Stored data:
──────

===== src/rtl/dvp_pkg.sv =====
// -----------------------------------------------------------------------------
// dvp_pkg
// Shared definitions for the DVP test-pattern transmitter:
//   - pattern select codes
//   - the eight RGB565 colour-bar constants and a lookup helper
//   - the frame-timing FSM state encoding
//   - common counter width for the horizontal / vertical counters
// -----------------------------------------------------------------------------
package dvp_pkg;

    // Width of h_cnt / v_cnt; large enough for any practical line length
    // or line count of this camera interface.
    localparam int CNT_W = 16;

    // Pattern codes carried on pattern_sel.
    localparam logic [1:0] PAT_BARS  = 2'd0;
    localparam logic [1:0] PAT_RAMP  = 2'd1;
    localparam logic [1:0] PAT_CHECK = 2'd2;
    localparam logic [1:0] PAT_SOLID = 2'd3;

    // Colour bars, left to right.
    localparam logic [15:0] BAR_WHITE   = 16'hFFFF;
    localparam logic [15:0] BAR_YELLOW  = 16'hFFE0;
    localparam logic [15:0] BAR_CYAN    = 16'h07FF;
    localparam logic [15:0] BAR_GREEN   = 16'h07E0;
    localparam logic [15:0] BAR_MAGENTA = 16'hF81F;
    localparam logic [15:0] BAR_RED     = 16'hF800;
    localparam logic [15:0] BAR_BLUE    = 16'h001F;
    localparam logic [15:0] BAR_BLACK   = 16'h0000;

    typedef enum logic [2:0] {
        ST_IDLE   = 3'd0,
        ST_SYNC   = 3'd1,
        ST_BACK   = 3'd2,
        ST_ACTIVE = 3'd3,
        ST_FRONT  = 3'd4
    } state_e;

    function automatic logic [15:0] bar_color(input logic [2:0] idx);
        logic [15:0] c;
        case (idx)
            3'd0:    c = BAR_WHITE;
            3'd1:    c = BAR_YELLOW;
            3'd2:    c = BAR_CYAN;
            3'd3:    c = BAR_GREEN;
            3'd4:    c = BAR_MAGENTA;
            3'd5:    c = BAR_RED;
            3'd6:    c = BAR_BLUE;
            default: c = BAR_BLACK;
        endcase
        return c;
    endfunction

endpackage


===== src/rtl/dvp_pattern_px.sv =====
// -----------------------------------------------------------------------------
// dvp_pattern_px
// Purely combinational pixel generator: maps an active-area coordinate and a
// pattern code to an RGB565 value. The caller registers the result.
//
// Ports:
//   x_i        active column (0 .. CAM_WIDTH-1)
//   y_i        active line   (0 .. CAM_HEIGHT-1)
//   pattern_i  pattern code (PAT_BARS / PAT_RAMP / PAT_CHECK / PAT_SOLID)
//   solid_i    RGB565 fill colour for PAT_SOLID
//   pixel_o    RGB565 pixel for (x_i, y_i)
// -----------------------------------------------------------------------------
module dvp_pattern_px
    import dvp_pkg::*;
#(
    parameter int CAM_WIDTH = 640
) (
    input  logic [CNT_W-1:0] x_i,
    input  logic [CNT_W-1:0] y_i,
    input  logic [1:0]       pattern_i,
    input  logic [15:0]      solid_i,
    output logic [15:0]      pixel_o
);

    localparam int BAR_W = CAM_WIDTH / 8;

    logic [CNT_W-1:0] bar_idx;
    logic [7:0]       gray;
    logic             unused_bits;

    // x is always below CAM_WIDTH, so the quotient fits in three bits.
    assign bar_idx = x_i / CNT_W'(BAR_W);

    // Ramp wraps every 256 columns; luminance spread over R, G, B fields.
    assign gray = x_i[7:0];

    assign unused_bits = ^{bar_idx[CNT_W-1:3], y_i[CNT_W-1:4], y_i[2:0]};

    always_comb begin
        pixel_o = 16'h0000;
        case (pattern_i)
            PAT_BARS:  pixel_o = bar_color(bar_idx[2:0]);
            PAT_RAMP:  pixel_o = {gray[7:3], gray[7:2], gray[7:3]};
            PAT_CHECK: pixel_o = (x_i[3] ^ y_i[3]) ? 16'hFFFF : 16'h0000;
            default:   pixel_o = solid_i;
        endcase
    end

endmodule


===== src/rtl/dvp_pattern_gen.sv =====
// -----------------------------------------------------------------------------
// dvp_pattern_gen
// Camera-side DVP transmitter producing OV2640-style frame/line timing and a
// selectable RGB565 test pattern. Stands in for the physical sensor during
// bring-up and for self-checking of downstream filters.
//
// Ports:
//   PCLK         pixel clock (only clock)
//   RST          synchronous reset, active-high
//   en           run request, sampled in IDLE and on the last frame cycle
//   pattern_sel  0 bars, 1 gray ramp, 2 checkerboard, 3 solid
//   solid_color  RGB565 fill for pattern 3
//   VSYNC        low during sync lines
//   HREF         high during active pixels of active lines
//   pixel_valid  same as HREF, qualifies pixel_out
//   pixel_out    RGB565 pixel, zero outside active pixels
//   busy         high whenever a frame is in progress
//   frame_done   one-cycle pulse on the last cycle of the frame
//
// Frame = SYNC (V_SYNC_LINES) + BACK (V_BACK_LINES) + ACTIVE (CAM_HEIGHT)
//       + FRONT (V_FRONT_LINES) line periods of CAM_WIDTH+H_BLANK cycles.
// -----------------------------------------------------------------------------
module dvp_pattern_gen
    import dvp_pkg::*;
#(
    parameter int CAM_WIDTH     = 640,
    parameter int CAM_HEIGHT    = 480,
    parameter int H_BLANK       = 144,
    parameter int V_SYNC_LINES  = 3,
    parameter int V_BACK_LINES  = 17,
    parameter int V_FRONT_LINES = 10
) (
    input  logic        PCLK,
    input  logic        RST,
    input  logic        en,
    input  logic [1:0]  pattern_sel,
    input  logic [15:0] solid_color,
    output logic        VSYNC,
    output logic        HREF,
    output logic        pixel_valid,
    output logic [15:0] pixel_out,
    output logic        busy,
    output logic        frame_done
);

    localparam int LINE_LEN = CAM_WIDTH + H_BLANK;
    localparam logic [CNT_W-1:0] H_LAST = CNT_W'(LINE_LEN - 1);

    // Control state
    state_e           state_q, state_d;
    logic [CNT_W-1:0] h_q, h_d;
    logic [CNT_W-1:0] v_q, v_d;

    // Per-frame pattern configuration
    logic [1:0]       pat_q, pat_d;
    logic [15:0]      solid_q, solid_d;

    // Registered outputs and their next values
    logic             vsync_q, vsync_d;
    logic             href_q, href_d;
    logic             busy_q, busy_d;
    logic             fdone_q, fdone_d;
    logic [15:0]      pix_q, pix_d;

    logic [15:0]      px_val;
    logic             line_end;
    logic             state_last_line;

    // Number of line periods spent in each timed state.
    function automatic logic [CNT_W-1:0] state_lines(input state_e s);
        logic [CNT_W-1:0] n;
        case (s)
            ST_SYNC:   n = CNT_W'(V_SYNC_LINES);
            ST_BACK:   n = CNT_W'(V_BACK_LINES);
            ST_ACTIVE: n = CNT_W'(CAM_HEIGHT);
            ST_FRONT:  n = CNT_W'(V_FRONT_LINES);
            default:   n = '0;
        endcase
        return n;
    endfunction

    // Last cycle of the whole frame. Without a front porch the frame ends
    // on the last cycle of the last active line.
    function automatic logic is_frame_last(input state_e s,
                                           input logic [CNT_W-1:0] h,
                                           input logic [CNT_W-1:0] v);
        logic last;
        if (V_FRONT_LINES > 0) begin
            last = (s == ST_FRONT) && (h == H_LAST) &&
                   (v == CNT_W'(V_FRONT_LINES - 1));
        end else begin
            last = (s == ST_ACTIVE) && (h == H_LAST) &&
                   (v == CNT_W'(CAM_HEIGHT - 1));
        end
        return last;
    endfunction

    // ---- state register ----------------------------------------------------
    always_ff @(posedge PCLK) begin
        if (RST) begin
            state_q <= ST_IDLE;
            h_q     <= '0;
            v_q     <= '0;
        end else begin
            state_q <= state_d;
            h_q     <= h_d;
            v_q     <= v_d;
        end
    end

    always_ff @(posedge PCLK) begin
        pat_q   <= pat_d;
        solid_q <= solid_d;
    end

    // ---- next-state logic --------------------------------------------------
    always_comb begin
        state_d         = state_q;
        h_d             = h_q;
        v_d             = v_q;
        pat_d           = pat_q;
        solid_d         = solid_q;
        line_end        = (h_q == H_LAST);
        state_last_line = (v_q == state_lines(state_q) - CNT_W'(1));

        if (state_q == ST_IDLE) begin
            h_d = '0;
            v_d = '0;
            if (en) begin
                state_d = ST_SYNC;
            end
        end else begin
            h_d = line_end ? '0 : h_q + CNT_W'(1);
            if (line_end) begin
                if (state_last_line) begin
                    v_d = '0;
                    case (state_q)
                        ST_SYNC:   state_d = (V_BACK_LINES > 0) ? ST_BACK : ST_ACTIVE;
                        ST_BACK:   state_d = ST_ACTIVE;
                        ST_ACTIVE: begin
                            if (V_FRONT_LINES > 0) begin
                                state_d = ST_FRONT;
                            end else begin
                                state_d = en ? ST_SYNC : ST_IDLE;
                            end
                        end
                        ST_FRONT:  state_d = en ? ST_SYNC : ST_IDLE;
                        default:   state_d = ST_IDLE;
                    endcase
                end else begin
                    v_d = v_q + CNT_W'(1);
                end
            end
        end

        // Pattern settings are frozen for the whole frame from SYNC entry.
        if ((state_d == ST_SYNC) && (state_q != ST_SYNC)) begin
            pat_d   = pattern_sel;
            solid_d = solid_color;
        end
    end

    // ---- pixel generator (fed from next-state coordinates) -----------------
    dvp_pattern_px #(
        .CAM_WIDTH (CAM_WIDTH)
    ) u_px (
        .x_i       (h_d),
        .y_i       (v_d),
        .pattern_i (pat_d),
        .solid_i   (solid_d),
        .pixel_o   (px_val)
    );

    // ---- output next values ------------------------------------------------
    // Decoded from next state so that the registered outputs line up with
    // the state the FSM is in, with pixel and HREF sharing the same register
    // stage.
    always_comb begin
        vsync_d = (state_d != ST_SYNC);
        href_d  = (state_d == ST_ACTIVE) && (h_d < CNT_W'(CAM_WIDTH));
        busy_d  = (state_d != ST_IDLE);
        fdone_d = is_frame_last(state_d, h_d, v_d);
        pix_d   = href_d ? px_val : 16'h0000;
    end

    // ---- output registers --------------------------------------------------
    always_ff @(posedge PCLK) begin
        if (RST) begin
            vsync_q <= 1'b1;
            href_q  <= 1'b0;
            busy_q  <= 1'b0;
            fdone_q <= 1'b0;
            pix_q   <= 16'h0000;
        end else begin
            vsync_q <= vsync_d;
            href_q  <= href_d;
            busy_q  <= busy_d;
            fdone_q <= fdone_d;
            pix_q   <= pix_d;
        end
    end

    assign VSYNC       = vsync_q;
    assign HREF        = href_q;
    assign pixel_valid = href_q;
    assign pixel_out   = pix_q;
    assign busy        = busy_q;
    assign frame_done  = fdone_q;

endmodule


===== config.mk =====
export PLATFORM = sky130hd
export DESIGN_NAME = dvp_pattern_gen
export DESIGN_NICKNAME = d
export VERILOG_FILES = /design/src/rtl/dvp_pkg.sv /design/src/rtl/dvp_pattern_px.sv /design/src/rtl/dvp_pattern_gen.sv
export SDC_FILE = /design/constraint.sdc
export NUM_CORES = 1
export LEC_CHECK = 0
export CORE_MARGIN = 2
export CORE_UTILIZATION = 45
export CTS_BUF_LIST = sky130_fd_sc_hd__clkbuf_8
export CTS_CLUSTER_DIAMETER = 100
export DETAILED_ROUTE_END_ITERATION = 16
export HOLD_SLACK_MARGIN = 0.05
export PLACE_DENSITY_LB_ADDON = 0.25
export SLEW_MARGIN = 20
export SYNTH_ARGS = -nofsm -noshare
export SYNTH_HDL_FRONTEND = slang
export SYNTH_SLANG_ARGS = --single-unit

===== constraint.sdc =====
create_clock -name PCLK -period 7.15 [get_ports PCLK]
set_input_delay 2.145 -clock PCLK [delete_from_list [all_inputs] [get_ports PCLK]]
set_output_delay 2.145 -clock PCLK [all_outputs]
set_load 0.05 [all_outputs]

Yosys cells after proc, flatten, opt, wreduce, memory -nomap -nowiden
Index checks and enable logic that the tools add are counted.
{"block": "classes", "n_addsub": 3, "n_mul": 0, "n_div": 1, "n_lt_le_gt_ge": 1, "eq_ne": 21, "shifts": 0, "muxes": 17, "bitwise": 2, "reduce_logical": 9}
{"op": "two-way mux 16 bit", "n": 7}
{"op": "one-hot mux 16 bit (7 select lines)", "n": 1}
{"op": "one-hot mux 16 bit (3 select lines)", "n": 1}
{"op": "one-hot mux 9 bit (4 select lines)", "n": 1}
{"op": "adder 16 x 1 -> 16 bit (second input constant)", "n": 2}
{"op": "== test 16 x 10 -> 1 bit (second input constant)", "n": 2}
{"op": "divider 16 x 7 -> 16 bit (second input constant)", "n": 1}
{"op": "== test 16 bit", "n": 1}
{"op": "== test 16 x 4 -> 1 bit (second input constant)", "n": 1}
{"op": "less-than comparator 16 x 10 -> 1 bit (second input constant)", "n": 1}
{"op": "subtractor 16 x 1 -> 16 bit (second input constant)", "n": 1}
{"op": "== test 3 x 2 -> 1 bit (second input constant)", "n": 5}
{"op": "== test 3 bit (second input constant)", "n": 5}
{"op": "two-way mux 3 bit", "n": 4}
{"op": "one-hot mux 3 bit (4 select lines)", "n": 1}
{"op": "== test 3 x 1 -> 1 bit (second input constant)", "n": 3}
{"op": "logical NOT 3 bit", "n": 2}
{"op": "!= test 3 x 1 -> 1 bit (second input constant)", "n": 2}
{"op": "logical AND 1 bit", "n": 4}
{"op": "nonzero test 3 bit", "n": 1}
{"op": "== test 2 x 1 -> 1 bit (second input constant)", "n": 1}
{"op": "== test 2 bit (second input constant)", "n": 1}
{"op": "logical NOT 2 bit", "n": 1}
{"op": "two-way mux 2 bit", "n": 1}
{"op": "other kinds (4)", "n": 4}
{"block": "word_totals", "reg_bits": 73, "latch_bits": 0, "ram_bits": 0, "rom_bits": 0, "inputBits": 21, "output_inout_bits": 21, "word_cells": 64, "mem_count": 0}

Longest topological paths before layout
{"block": "logic_depth", "ltp_word": 12, "mapped_depth": 21, "depth_no_buf": 19}

Hierarchy
Synthesis repeated with hierarchy kept, for this count alone.
{"block": "hier_totals", "cells_unflattened": 580, "hier_area_um2": 4762.1}
{"module": "dvp_pattern_gen", "n_inst": 1, "cells_each": 404, "area_each_um2": 3543.4, "seq_area_each_um2": 1461.4}
{"module": "dvp_pattern_px", "n_inst": 1, "cells_each": 176, "area_each_um2": 1218.7, "seq_area_each_um2": 0.0}

Least setup slack after synthesis
Ideal clock, no wire load.
{"block": "synth_timing", "path_kind": "register to register", "start": "register state_q[0]", "end": "register pix_q[0] (netlist: pixel_out[0])", "setup_ns": 0.088, "arrival_time_ns": 4.439, "required_ns": 7.062, "path_slack_ns": 2.623, "stages_incl_launch_ff": 22, "n_path_buf": 2, "synth_period_minus_slack_ns": 4.527, "path_cell_list": "dfxtp_1 > clkbuf_1 > buf_1 > xor2_1 > nand2_1 > ha_1 > and3_1 > ha_1 > xnor2_1 > nor4_1 > o2111ai_1 > nor2_1 > o2111ai_1 > nor4_1 > o211ai_1 > mux2i_1 > nand2_1 > a31oi_1 > nand3_1 > o21ai_0 > o31ai_2 > a211oi_1"}
{"block": "synth_via", "elab_chain_cells": 12, "word_cells_on_any_way": 42, "cone_classes": "1 x add/sub; 1 x div; 1 x order compare; 16 x eq/ne; 15 x mux; 2 x bitwise; 6 x reduce/logical"}
{"item": "start: declaration", "line_no": "dvp_pattern_gen.sv:50", "source": "state_e state_q, state_d;"}
{"item": "start signal: assignment", "line_no": "dvp_pattern_gen.sv:105", "source": "state_q <= state_d;"}
{"item": "parallel branches: the longest is 12 deep, another holds divider 16 x 7 -> 16 bit"}
{"item": "end signal: assignment", "line_no": "dvp_pattern_gen.sv:199", "source": "pix_q <= pix_d;"}
{"item": "end: declaration", "line_no": "dvp_pattern_gen.sv:63", "source": "logic [15:0] pix_q, pix_d;"}
Parallel ways; which one is timed is not known.
A chain may end at the register's enable or synchronous reset.

Final worst setup path
{"block": "layout_timing", "start": "register state_q[0]", "end": "register pix_q[2] (netlist: pixel_out[2])"}
Same word-level chain as after synthesis.

==> impl_metrics.json <==
{
  "outcome": "complete, no violations",
  "grt_max_degree": 20,
  "yosysMostFrequentCell": "dfxtp_1",
  "cts_buffers": 9,
  "initial_core_util_pct": 45.6,
  "critical_path_class": "flop to flop",
  "port-buffer-count": 41,
  "num_rows": 37,
  "die_h_um": 105,
  "cp_common_cell": "buf_4",
  "synth_fp_nets": 585,
  "vdd_drop_max_uv": 90.0,
  "hold_violations": 0,
  "yosys_warnings": 0,
  "rsz0062_at_grt": "false",
  "fin_crit_ns": 4.99,
  "hold_path.class": "flop to flop",
  "gp_congestion": 0.934,
  "fmax_mhz": 200,
  "grt_overflow": 0,
  "track_usage_pct": 20.3,
  "yosysSeqAreaShare_pct": 31.6,
  "final_nets": 602,
  "synth_edf_count": 0,
  "cts_sinks": 73,
  "synthesis.area_um2": 4620,
  "cts_tree": "built",
  "totalPowerFinal_uw": 846,
  "cp-start-kind": "flop",
  "drt_iter0_markers": 239,
  "root_buffer": "clkbuf_8",
  "slew_viol_final": 0,
  "required_ns": 7.41,
  "worstPathCellList": "xor2_1 > nand2_1 > ha_1 > and3_1 > ha_1 > xnor2_1 > nor4_1 > o2111ai_1 > nor2_1 > o2111ai_1 > nor4_1 > buf_4 > o211ai_1 > buf_4 > mux2i_1 > buf_4 > nand2_1 > a31oi_1 > nand3_1 > o21ai_0 > o31ai_2 > a211oi_1",
  "cp_max_fo": 19,
  "post_cts_buffers": 0,
  "crit_buf_inv": 3,
  "yosysUniqueCellTypes": 75,
  "synth_commonest_cells": "dfxtp_1 (73), nor2_1 (64), nand2_1 (36)",
  "hold_buffers": 0,
  "grt_pass1_vias": 3795,
  "grt_pass1_wl_mm": 18.5,
  "powerDensity_nw_per_um2": 162,
  "ctsResizeCount": 0,
  "htreeDepth": 3,
  "drtPass1Iterations": 5,
  "clkTransAtPathRegs_ns": 0.09,
  "area_growth_pct": 13.3,
  "drive_above_1_share_pct": 11.6,
  "cp_slowest_stage_delay_ns": 0.71,
  "tightest_slew_ns": 0.788,
  "crit_family": "compound AO/OA/AOI/OAI gates",
  "design_area_um2": 5240,
  "tns_ns": 0,
  "num-fill-cells": 965,
  "vias_per_cell": 5.84,
  "die_w_um": 105,
  "maxCapViolCount": 0,
  "leakage_uw": 0.00189,
  "setup-violations-final": 0,
  "syn_avg_cell_area_um2": 8.30,
  "routed_wl_mm": 11.0,
  "io-pin-count": 42,
  "ys_top_cells_by_area": "dfxtp_1 (32%), xor2_1 (5.5%), nor2_1 (5.2%)",
  "crit_path_end_kind": "flop",
  "syn-instance-count": 557,
  "dpl_cell_area_um2": 5050,
  "hpwl_mm": 8.15,
  "cts_buffer_depth": 2,
  "period_share_pct": 69.8,
  "clk_latency_ns": 0.36,
  "synth_area_leader_cell": "dfxtp_1",
  "synth-async-reset-ratio_pct": 0,
  "max_slew_margin_pct": 46.8,
  "ys_seq_elements": 73,
  "clock_skew_ns": 0.0101,
  "fp.dieArea_um2": 11100,
  "cp.arrival_ns": 5.24,
  "cpMaxStageDelayCell": "dfxtp_1",
  "antenna_found_initial": 0,
  "synth_top_area_share_pct": 31.6,
  "drc": 0,
  "vias": 4179,
  "coreArea_um2": 10100,
  "ant_nets": 0,
  "diodes": 0,
  "route.detailed.wl_per_inst_um": 15.4,
  "ys.flop_type": "dfxtp_1"
}
==> cell families (layout without fill, tap and decap cells) <==
logic type / Yosys count / after routing / synth area share [%]
flip-flops: 73 / 73 / 31.6
AO/OA/AOI/OAI: 117 / 117 / 19.3
AND/OR/NAND/NOR: 236 / 236 / 26.5
buffers and inverters: 47 / 69 / 4.73
XOR/XNOR: 52 / 52 / 10.0
adder cells (fa/ha/maj): 7 / 7 / 1.89
multiplexers: 25 / 25 / 5.93
==> routing by layer <==
layer / global-route usage [%] / share of wire (%) / vias up
met2: 31.0 / 44 / 111
met5: 0 / 0 / -
met4: 7.62 / 2.1 / 0
met1: 28.4 / 49 / 1950
li1: - / - / 2092
met3: 3.83 / 4.5 / 26
==> final timing paths <==
kind | from | end | slack, ns | depth (start not counted)
hold reg to reg | solid_q[9] | solid_q[9] | 0.48 | 1
setup / recovery | state_q[0] | pixel_out[2] | 2.16 | 22
setup reg to reg | state_q[0] | pixel_out[2] | 2.16 | 22
hold / removal | solid_q[9] | solid_q[9] | 0.48 | 1
==> sequential cells by signal (all words and copies together), names as in the netlist <==
signal      cells
state_q         3
pat_q           2
busy            1
HREF            1
v_q            16
frame_done      1
h_q            16
VSYNC           1
pixel_out      16
solid_q        16
==> cell usage in the layout, fill, tap and decap left out, types with 3 or more instances in the layout <==
| cell type | instances |
|---|---|
| dfxtp_1 | 73 |
| nor2_1 | 64 |
| clkdlybuf4s50_1 | 41 |
| nand2_1 | 36 |
| nor3_1 | 33 |
| nand3_1 | 32 |
| xor2_1 | 29 |
| a21oi_1 | 22 |
| xnor2_1 | 22 |
| mux2_2 | 19 |
| a211oi_1 | 19 |
| o21ai_0 | 13 |
| and3_1 | 10 |
| or3_1 | 9 |
| clkbuf_8 | 9 |
| nor4_1 | 8 |
| nand4_1 | 8 |
| o2111ai_1 | 8 |
| o211ai_1 | 7 |
| ha_1 | 7 |
| inv_1 | 6 |
| and2_1 | 6 |
| mux2i_1 | 6 |
| buf_4 | 6 |
| a31oi_1 | 4 |
| nor2b_1 | 4 |
| o41ai_1 | 4 |
| o22ai_1 | 4 |
| nand2b_1 | 3 |
| or2_2 | 3 |
| nand4_2 | 3 |
| o31ai_1 | 3 |
| inv_6 | 3 |
| clkinvlp_4 | 3 |
==> through the flow <==
step,setup slack (ns),utilization (%),cells,hold slack [ns]
detailed placement,2.27,49.8,699,0.462
finish,2.16,51.7,715,0.482
floorplan,2.62,-,557,0.450
CTS,2.23,51.7,715,0.481
global route,1.75,51.7,715,0.492
global placement,2.36,49.8,699,0.456
==> cell type report <==
type | count | area [µm²] | share of cell area (%)
clock inverter | 7 | 60.1 | 1.15
tap | 136 | 170 | 3.25
timing repair buffer | 47 | 455 | 8.70
clock buffer | 9 | 124 | 2.37
inverter | 6 | 22.5 | 0.430
multi-input combinational | 437 | 2940 | 56.2
sequential | 73 | 1460 | 27.9
==> report_power, final <==
group / switching [µW] / leakage (µW) / internal (µW)
Sequential: 6.43 / 0.000596 / 424
Combinational: 62.0 / 0.00121 / 46.3
Clock: 176 / 0.0000848 / 132
Total: 244 / 0.00189 / 602
Power figures use the tool's default switching activity.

──────

### Task
Copy every line from the data that includes the string "after".

### Expected answer
Yosys cells after proc, flatten, opt, wreduce, memory -nomap -nowiden
Least setup slack after synthesis
Same word-level chain as after synthesis.
logic type / Yosys count / after routing / synth area share [%]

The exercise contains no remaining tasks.